No fim, apesar de ser uma história tão pessoal, a insistência de Cheryl em percorrer uma trilha tão difícil até o fim traça um paralelo com ato de finalizar aquelas coisas tão difíceis de serem terminadas. Apesar de todo o esforço para sobreviver na trilha, ela tem mais medo é de quando a trilha acabar e ela tiver que finalmente encarar a vida real. Durante a trilha é quando ela tem a oportunidade de ficar sozinha consigo mesma, refletir sobre seus conflitos e traçar um plano para sua vida depois dali. Fico um pouco triste que o final também traga o prospecto de um novo relacionamento romântico. Apesar de ser uma história pessoal (e real), mais uma vez liga a redenção de uma mulher (como em “Comer, Rezar, Amar”) ao fato de encontrar um novo amor. Ainda não existem filmes nem histórias suficientes que balanceem esse destino, trazendo a mensagem (sutil, porém presente) de que a vida de uma mulher gira necessariamente em torno da realização romântica. 

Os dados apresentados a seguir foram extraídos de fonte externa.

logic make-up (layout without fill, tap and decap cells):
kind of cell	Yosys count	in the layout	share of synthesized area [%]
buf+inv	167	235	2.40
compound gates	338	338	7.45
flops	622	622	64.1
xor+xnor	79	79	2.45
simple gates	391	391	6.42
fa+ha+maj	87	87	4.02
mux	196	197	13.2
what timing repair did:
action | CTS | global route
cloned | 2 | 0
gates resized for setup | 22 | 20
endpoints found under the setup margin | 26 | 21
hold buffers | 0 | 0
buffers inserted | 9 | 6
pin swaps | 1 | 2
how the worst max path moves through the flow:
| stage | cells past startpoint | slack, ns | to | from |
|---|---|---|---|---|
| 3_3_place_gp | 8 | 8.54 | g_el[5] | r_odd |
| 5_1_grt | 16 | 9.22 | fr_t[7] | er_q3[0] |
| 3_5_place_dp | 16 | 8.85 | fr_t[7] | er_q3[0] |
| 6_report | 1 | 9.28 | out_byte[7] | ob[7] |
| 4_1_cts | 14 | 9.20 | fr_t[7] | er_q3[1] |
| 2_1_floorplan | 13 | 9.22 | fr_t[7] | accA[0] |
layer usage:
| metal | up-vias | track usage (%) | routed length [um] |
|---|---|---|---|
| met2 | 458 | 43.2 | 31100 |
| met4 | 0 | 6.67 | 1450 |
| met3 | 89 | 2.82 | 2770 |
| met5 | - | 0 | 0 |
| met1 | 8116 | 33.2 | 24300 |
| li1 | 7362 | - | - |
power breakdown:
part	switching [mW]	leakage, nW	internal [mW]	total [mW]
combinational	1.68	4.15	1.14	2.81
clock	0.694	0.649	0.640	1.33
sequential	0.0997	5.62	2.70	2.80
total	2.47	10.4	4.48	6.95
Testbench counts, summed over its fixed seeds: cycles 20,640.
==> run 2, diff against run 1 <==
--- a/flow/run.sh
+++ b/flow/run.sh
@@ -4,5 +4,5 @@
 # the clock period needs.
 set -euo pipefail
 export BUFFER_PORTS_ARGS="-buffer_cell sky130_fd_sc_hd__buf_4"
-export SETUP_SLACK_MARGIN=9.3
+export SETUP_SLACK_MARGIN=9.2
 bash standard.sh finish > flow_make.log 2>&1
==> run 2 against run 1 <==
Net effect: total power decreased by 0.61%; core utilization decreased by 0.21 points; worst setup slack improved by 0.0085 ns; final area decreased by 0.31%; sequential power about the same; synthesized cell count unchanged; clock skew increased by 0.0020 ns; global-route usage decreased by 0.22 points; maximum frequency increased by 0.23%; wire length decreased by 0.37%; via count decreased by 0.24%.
Background: an optimization exercise with open tools, aiming at small area, a short achievable clock period and few clock cycles. Do not read the settings as production practice. At most, simulation tests tie the RTL to the original design; equivalence was not proved. Power is estimated from default activity; no workload was simulated.

## pluto_rx
module pluto_rx (
    input  wire        clk,
    input  wire        rst,
    input  wire        cmd_valid,
    output wire        cmd_ready,
    input  wire [7:0]  cmd,
    input  wire        in_valid,
    output wire        in_ready,
    input  wire [7:0]  in_data,
    input  wire [3:0]  in_nbits,
    input  wire        in_last,
    output reg         out_valid,
    output reg  [7:0]  out_byte,
    output reg         rsp_valid,
    output wire [3:0]  rsp_status,
    output reg  [2:0]  rsp_sub,
    output reg  [31:0] rsp_value
);
    localparam [1:0] OP_CRC = 2'd0, OP_DEC = 2'd1, OP_FIND = 2'd2, OP_ILL = 2'd3;
    localparam [1:0] ST_OK = 2'd0, ST_NONE = 2'd1, ST_ILLEGAL = 2'd2;
    localparam [31:0] MAX_LEN = 32'd50_000_000;
    function [31:0] crc_byte(input [31:0] c, input [7:0] d);
        integer k;
        reg [31:0] r;
        begin
            r = c ^ {24'd0, d};
            for (k = 0; k < 8; k = k + 1)
                r = r[0] ? ((r >> 1) ^ 32'hEDB88320) : (r >> 1);
            crc_byte = r;
        end
    endfunction
  ...
Size: about 2600 cells after synthesis, about 430 flip-flops, about 76 I/O pins, roughly 22000 µm² of cells after synthesis.
clock: 10.0 ns
lec_check: 0
abc_area: 1
cap_margin: 20
core_margin: 2
core_utilization: 65
cts_cluster_diameter: 90
cts_cluster_size: 24
slew_margin: 20
standard.sh (not shown) runs the stock make flow with config.mk's settings and CLKGATE_MAP_FILE= SYNTH_SCRIPT=/design/flow/synth_recipe.tcl, a recipe that flattens the netlist after the stock synthesis.
==> flow/flow/run.sh <==
#!/bin/bash
# The standard layout (standard.sh), with timing repair aimed at a 3 ns
# clock (setup margin 7 ns at the 10 ns constraint), plain buf_2 cells as
# the port buffers, and no separate adder-cell mapping in synthesis (ABC maps
# the adders with the rest of the logic). Full tool output is in standard.log.
set -e
bash standard.sh SETUP_SLACK_MARGIN=7 ADDER_MAP_FILE= \
    BUFFER_PORTS_ARGS="-buffer_cell sky130_fd_sc_hd__buf_2" finish > standard.log 2>&1
The starting point passed the timing, design-rule and antenna checks.
Testbench counts at the start, summed over its fixed seeds: cycles 38,315.
Edit:
==> flow/flow/run.sh (replaced) <==
#!/bin/bash
# The standard layout (standard.sh), with timing repair aimed at a 3.1 ns
# clock (setup margin 6.9 ns at the 10 ns constraint), plain buf_2 cells as
# the port buffers, and no separate adder-cell mapping in synthesis (ABC maps
# the adders with the rest of the logic). Full tool output is in standard.log.
set -e
bash standard.sh SETUP_SLACK_MARGIN=6.9 ADDER_MAP_FILE= \
    BUFFER_PORTS_ARGS="-buffer_cell sky130_fd_sc_hd__buf_2" finish > standard.log 2>&1
Result: Die area does not change. Cell count barely changes. First-iteration DRC count fell by 11%. Setup slack hardly moves. Fmax is about the same. Design area falls by 0.79%.

## MS
Another version of the RTL of pluto_rx (not shown whole).
For scale: roughly 500 flip-flops, roughly 76 I/O pins, ~29000 sq um of cells after synthesis.
make LEC_CHECK=0 CAP_MARGIN=20 CORE_MARGIN=2 CORE_UTILIZATION=40 SETUP_SLACK_MARGIN=5 SLEW_MARGIN=20 finish   # period 10.0 ns
run.sh (not shown) runs the stock make flow with config.mk's settings and CLKGATE_MAP_FILE= SYNTH_SCRIPT=/design/flow/synth_recipe.tcl, a recipe that flattens the netlist after the stock synthesis.
Stock flow here: none of the scripts above is used.
MS: done, clean on timing, DRC and antenna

Mas enfim, no final Cheryl conquista o espírito do título em português (o em inglês, Wild, parece um pouco fora de sentido, como explicado nessa crítica). Ela completa mais um passo rumo à liberdade. Além da liberdade simbólica de se livrar do peso do passado, também a liberdade de fazer uma trilha perigosa sozinha. Pela liberdade de que mulheres possam sim, sair desacompanhadas e completar o percurso. Que um dia possamos fazê-lo sem medo de tantas ameaças, o que certamente será possível por causa dos primeiros passos dados por mulheres como Cheryl.